As Parisians enjoyed the warmest New Year's Eve since 1883, thousands of other revellers in northern France, Italy and the Netherlands plunged into icy waters for a fresh start to 2012 on Sunday.
A record 36,000 hardy swimmers took part in the traditional "New Year's Dip", in the Netherlands, said Cleome van den Berg, a spokesman for Unox, a soup brand which organises the event.
"It's true that it's crazy to do this, but once out of the water, it feels really good," Tjerk Drouen, 38, told AFP after his swim off Scheveningen, his cheeks reddened by the cold.
"Not a bad way to start the year, don't you think?"
About 400 swimmers dived into the North Sea at Dunkirk, in northern France, in a carnival-like atmosphere with many sporting zany costumes and blowing vuvuzelas, South African horns that emenate a flat note.
It was a far cry from their co-citizens in the French capital, who seized advantage of the balmiest weather in more than a century to flock to the streets despite a steady drizzle and grey skies.
"In Paris, the temperature did not go below 12.3 degrees last night, while the previous record for a New Year's Eve dates from 1883," Meteo France forecaster Dominique Raspaud told AFP.
Temperatures in Paris remained above normal on Sunday, hitting 14.3 degrees Celsius (57.7 degrees Fahrenheit) in the afternoon, against an average January temperature of 7.0 degrees Celsius (45 degrees Fahrenheit).
The mild weather came after France in 2011 saw its hottest year since the start of the 20th century, with average national temperatures 1.5 degrees Celsius warmer than the norm.
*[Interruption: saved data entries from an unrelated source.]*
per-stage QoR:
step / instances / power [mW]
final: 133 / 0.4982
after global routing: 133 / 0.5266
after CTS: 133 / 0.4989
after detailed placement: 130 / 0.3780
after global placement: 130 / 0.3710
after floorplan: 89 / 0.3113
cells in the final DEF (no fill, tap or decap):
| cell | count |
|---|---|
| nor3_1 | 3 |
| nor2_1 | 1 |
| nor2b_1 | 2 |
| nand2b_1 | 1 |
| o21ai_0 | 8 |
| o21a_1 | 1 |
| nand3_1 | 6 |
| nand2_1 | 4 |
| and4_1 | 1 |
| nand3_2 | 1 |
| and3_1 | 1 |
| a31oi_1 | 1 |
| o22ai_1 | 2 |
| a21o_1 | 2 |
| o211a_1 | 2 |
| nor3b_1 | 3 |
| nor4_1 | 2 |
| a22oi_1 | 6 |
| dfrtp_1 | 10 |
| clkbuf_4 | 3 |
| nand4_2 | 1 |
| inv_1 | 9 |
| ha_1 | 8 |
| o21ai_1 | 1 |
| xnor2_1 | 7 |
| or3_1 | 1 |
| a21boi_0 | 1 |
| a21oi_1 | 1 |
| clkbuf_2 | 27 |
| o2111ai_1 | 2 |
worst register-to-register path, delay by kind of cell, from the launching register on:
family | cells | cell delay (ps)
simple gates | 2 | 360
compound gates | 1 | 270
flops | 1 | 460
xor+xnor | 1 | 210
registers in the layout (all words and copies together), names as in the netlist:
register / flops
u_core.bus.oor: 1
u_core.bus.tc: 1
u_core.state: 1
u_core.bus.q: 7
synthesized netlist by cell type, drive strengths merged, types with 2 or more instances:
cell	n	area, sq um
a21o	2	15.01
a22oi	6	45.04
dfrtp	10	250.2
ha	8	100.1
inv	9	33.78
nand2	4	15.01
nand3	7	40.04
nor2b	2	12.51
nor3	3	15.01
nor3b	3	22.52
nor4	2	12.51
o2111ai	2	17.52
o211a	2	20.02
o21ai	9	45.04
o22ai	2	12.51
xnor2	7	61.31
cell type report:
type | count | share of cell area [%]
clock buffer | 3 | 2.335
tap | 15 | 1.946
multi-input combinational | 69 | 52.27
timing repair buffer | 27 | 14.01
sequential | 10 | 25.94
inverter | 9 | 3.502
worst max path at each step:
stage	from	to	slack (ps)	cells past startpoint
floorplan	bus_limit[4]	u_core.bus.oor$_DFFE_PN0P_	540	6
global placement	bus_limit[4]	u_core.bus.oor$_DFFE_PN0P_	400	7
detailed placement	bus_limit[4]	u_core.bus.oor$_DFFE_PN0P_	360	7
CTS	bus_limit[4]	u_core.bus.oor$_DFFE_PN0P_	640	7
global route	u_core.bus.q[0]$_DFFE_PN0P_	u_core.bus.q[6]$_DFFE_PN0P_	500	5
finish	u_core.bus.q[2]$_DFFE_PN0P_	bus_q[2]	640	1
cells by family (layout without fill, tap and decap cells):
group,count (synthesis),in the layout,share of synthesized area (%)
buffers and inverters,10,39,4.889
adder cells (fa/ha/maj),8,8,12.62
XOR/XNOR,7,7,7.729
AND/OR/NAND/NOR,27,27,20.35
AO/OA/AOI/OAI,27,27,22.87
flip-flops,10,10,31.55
In Rome, six plucky men dived into the gelid waters of the Tiber river, observing a decades-old New Year's Day tradition as around 400 spectators cheered them on.
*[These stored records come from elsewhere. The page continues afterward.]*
$ cat config.mk
export PLATFORM = sky130hd
export DESIGN_NAME = imem_arb
export DESIGN_NICKNAME = d
export VERILOG_FILES = /design/src/rtl/imem_arb.sv
export SDC_FILE = /design/constraint.sdc
export NUM_CORES = 1
export LEC_CHECK = 0
export ABC_AREA = 1
export CAP_MARGIN = 30
export CORE_AREA = 2 2 95 97
export CTS_CLUSTER_DIAMETER = 120
export CTS_CLUSTER_SIZE = 25
export DETAILED_ROUTE_END_ITERATION = 7
export DIE_AREA = 0 0 97 99
export HOLD_SLACK_MARGIN = 0.06
export PLACE_DENSITY = 0.58
export SLEW_MARGIN = 20
export SYNTH_ARGS = -nofsm -noshare
export SYNTH_HDL_FRONTEND = slang
export SYNTH_SLANG_ARGS = --single-unit
$ cat constraint.sdc
create_clock -name clk -period 2 [get_ports clk]
set_input_delay 0.4 -clock clk [delete_from_list [all_inputs] [get_ports clk]]
set_output_delay 0.4 -clock clk [all_outputs]
set_load 0.02 [all_outputs]
$ cat src/rtl/imem_arb.sv
// Instruction-memory arbiter: loader-over-fetch priority onto a single-port
// memory. Define IMEM_ARB_STARVE_EN to compile in the fetch starvation guard.
module imem_arb #(
  parameter int ADDR_W   = 10,
  parameter int MAX_WAIT = 4
) (
  input  logic              clk,
  input  logic              rst,
  input  logic              f_req,
  input  logic [31:0]       f_addr,
  output logic              f_gnt,
  output logic [31:0]       f_rdata,
  output logic              f_rvalid,
  input  logic              l_req,
  input  logic              l_we,
  input  logic [31:0]       l_addr,
  input  logic [31:0]       l_wdata,
  output logic              l_gnt,
  output logic [31:0]       l_rdata,
  output logic              l_rvalid,
  output logic              mem_ce,
  output logic              mem_we,
  output logic [ADDR_W-1:0] mem_addr,
  output logic [31:0]       mem_wdata,
  input  logic [31:0]       mem_rdata
);

  typedef enum logic [1:0] {
    OWN_NONE  = 2'd0,
    OWN_FETCH = 2'd1,
    OWN_LOAD  = 2'd2
  } owner_e;

  owner_e owner_r;
  owner_e owner_nxt_s;
  logic   f_gnt_s;
  logic   l_gnt_s;
  logic   starve_s;

`ifdef IMEM_ARB_STARVE_EN
  localparam int CNT_W = (MAX_WAIT < 1) ? 1 : $clog2(MAX_WAIT + 1);
  localparam logic [CNT_W-1:0] CNT_MAX = CNT_W'(MAX_WAIT);

  logic [CNT_W-1:0] wait_cnt_r;

  // Count consecutive cycles fetch is requesting but denied.
  always_ff @(posedge clk) begin
    if (rst) begin
      wait_cnt_r <= {CNT_W{1'b0}};
    end else if (f_req && !f_gnt_s && (wait_cnt_r != CNT_MAX)) begin
      wait_cnt_r <= wait_cnt_r + CNT_W'(1);
    end else if (f_req && !f_gnt_s) begin
      wait_cnt_r <= wait_cnt_r;
    end else begin
      wait_cnt_r <= {CNT_W{1'b0}};
    end
  end

  assign starve_s = f_req && (wait_cnt_r == CNT_MAX);
`else
  logic unused_max_wait_s;

  assign starve_s          = 1'b0;
  assign unused_max_wait_s = (MAX_WAIT != 32'sd0);
`endif

  // Grant decision: a starved fetch wins, otherwise the loader has priority.
  always_comb begin
    f_gnt_s = 1'b0;
    l_gnt_s = 1'b0;
    if (rst) begin
      f_gnt_s = 1'b0;
      l_gnt_s = 1'b0;
    end else if (starve_s) begin
      f_gnt_s = 1'b1;
    end else if (l_req) begin
      l_gnt_s = 1'b1;
    end else if (f_req) begin
      f_gnt_s = 1'b1;
    end else begin
      f_gnt_s = 1'b0;
      l_gnt_s = 1'b0;
    end
  end

  // Memory port steering from the granted requester.
  always_comb begin
    mem_addr = {ADDR_W{1'b0}};
    case ({f_gnt_s, l_gnt_s})
      2'b10:   mem_addr = f_addr[ADDR_W+1:2];
      2'b01:   mem_addr = l_addr[ADDR_W+1:2];
      default: mem_addr = {ADDR_W{1'b0}};
    endcase
  end

  assign f_gnt     = f_gnt_s;
  assign l_gnt     = l_gnt_s;
  assign mem_ce    = f_gnt_s | l_gnt_s;
  assign mem_we    = l_gnt_s & l_we;
  assign mem_wdata = l_wdata;

  // Next owner of the memory read data; writes return nothing.
  always_comb begin
    owner_nxt_s = OWN_NONE;
    if (l_gnt_s && !l_we) begin
      owner_nxt_s = OWN_LOAD;
    end else if (f_gnt_s) begin
      owner_nxt_s = OWN_FETCH;
    end else begin
      owner_nxt_s = OWN_NONE;
    end
  end

  // Owner tag register for the read in flight.
  always_ff @(posedge clk) begin
    if (rst) begin
      owner_r <= OWN_NONE;
    end else begin
      owner_r <= owner_nxt_s;
    end
  end

  // Gating with rst drops a read granted just before reset asserts.
  assign f_rvalid = (owner_r == OWN_FETCH) && !rst;
  assign l_rvalid = (owner_r == OWN_LOAD) && !rst;

  // Only the owner sees memory data; the other side reads zero.
  always_comb begin
    f_rdata = 32'h0000_0000;
    l_rdata = 32'h0000_0000;
    if (f_rvalid) begin
      f_rdata = mem_rdata;
    end else begin
      f_rdata = 32'h0000_0000;
    end
    if (l_rvalid) begin
      l_rdata = mem_rdata;
    end else begin
      l_rdata = 32'h0000_0000;
    end
  end

  logic unused_addr_s;
  assign unused_addr_s = ^{f_addr[31:ADDR_W+2], f_addr[1:0],
                           l_addr[31:ADDR_W+2], l_addr[1:0]};

endmodule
Lifeguard Maurizio Giuseppe Palmulli dived off of the Cavour Bridge for his 24th year in a row. The tattooed grandfather with long white hair took the plunge just days after diving off the Pont Neuf in Paris into the Seine river.
The Roman tradition began in 1946 when a Belgian expatriate, Rick De Sonay, made a habit of diving off the bridge each New Year's Eve, earning the nickname "Mr. OK" from the reassurances he gave anxious onlookers after each dive.
In the Calabria region in southern Italy, hundreds of people took advantage of the sunshine and blue skies to observe the 40-year-old New Year's Day tradition of going for a swim in the sea to welcome in the new year.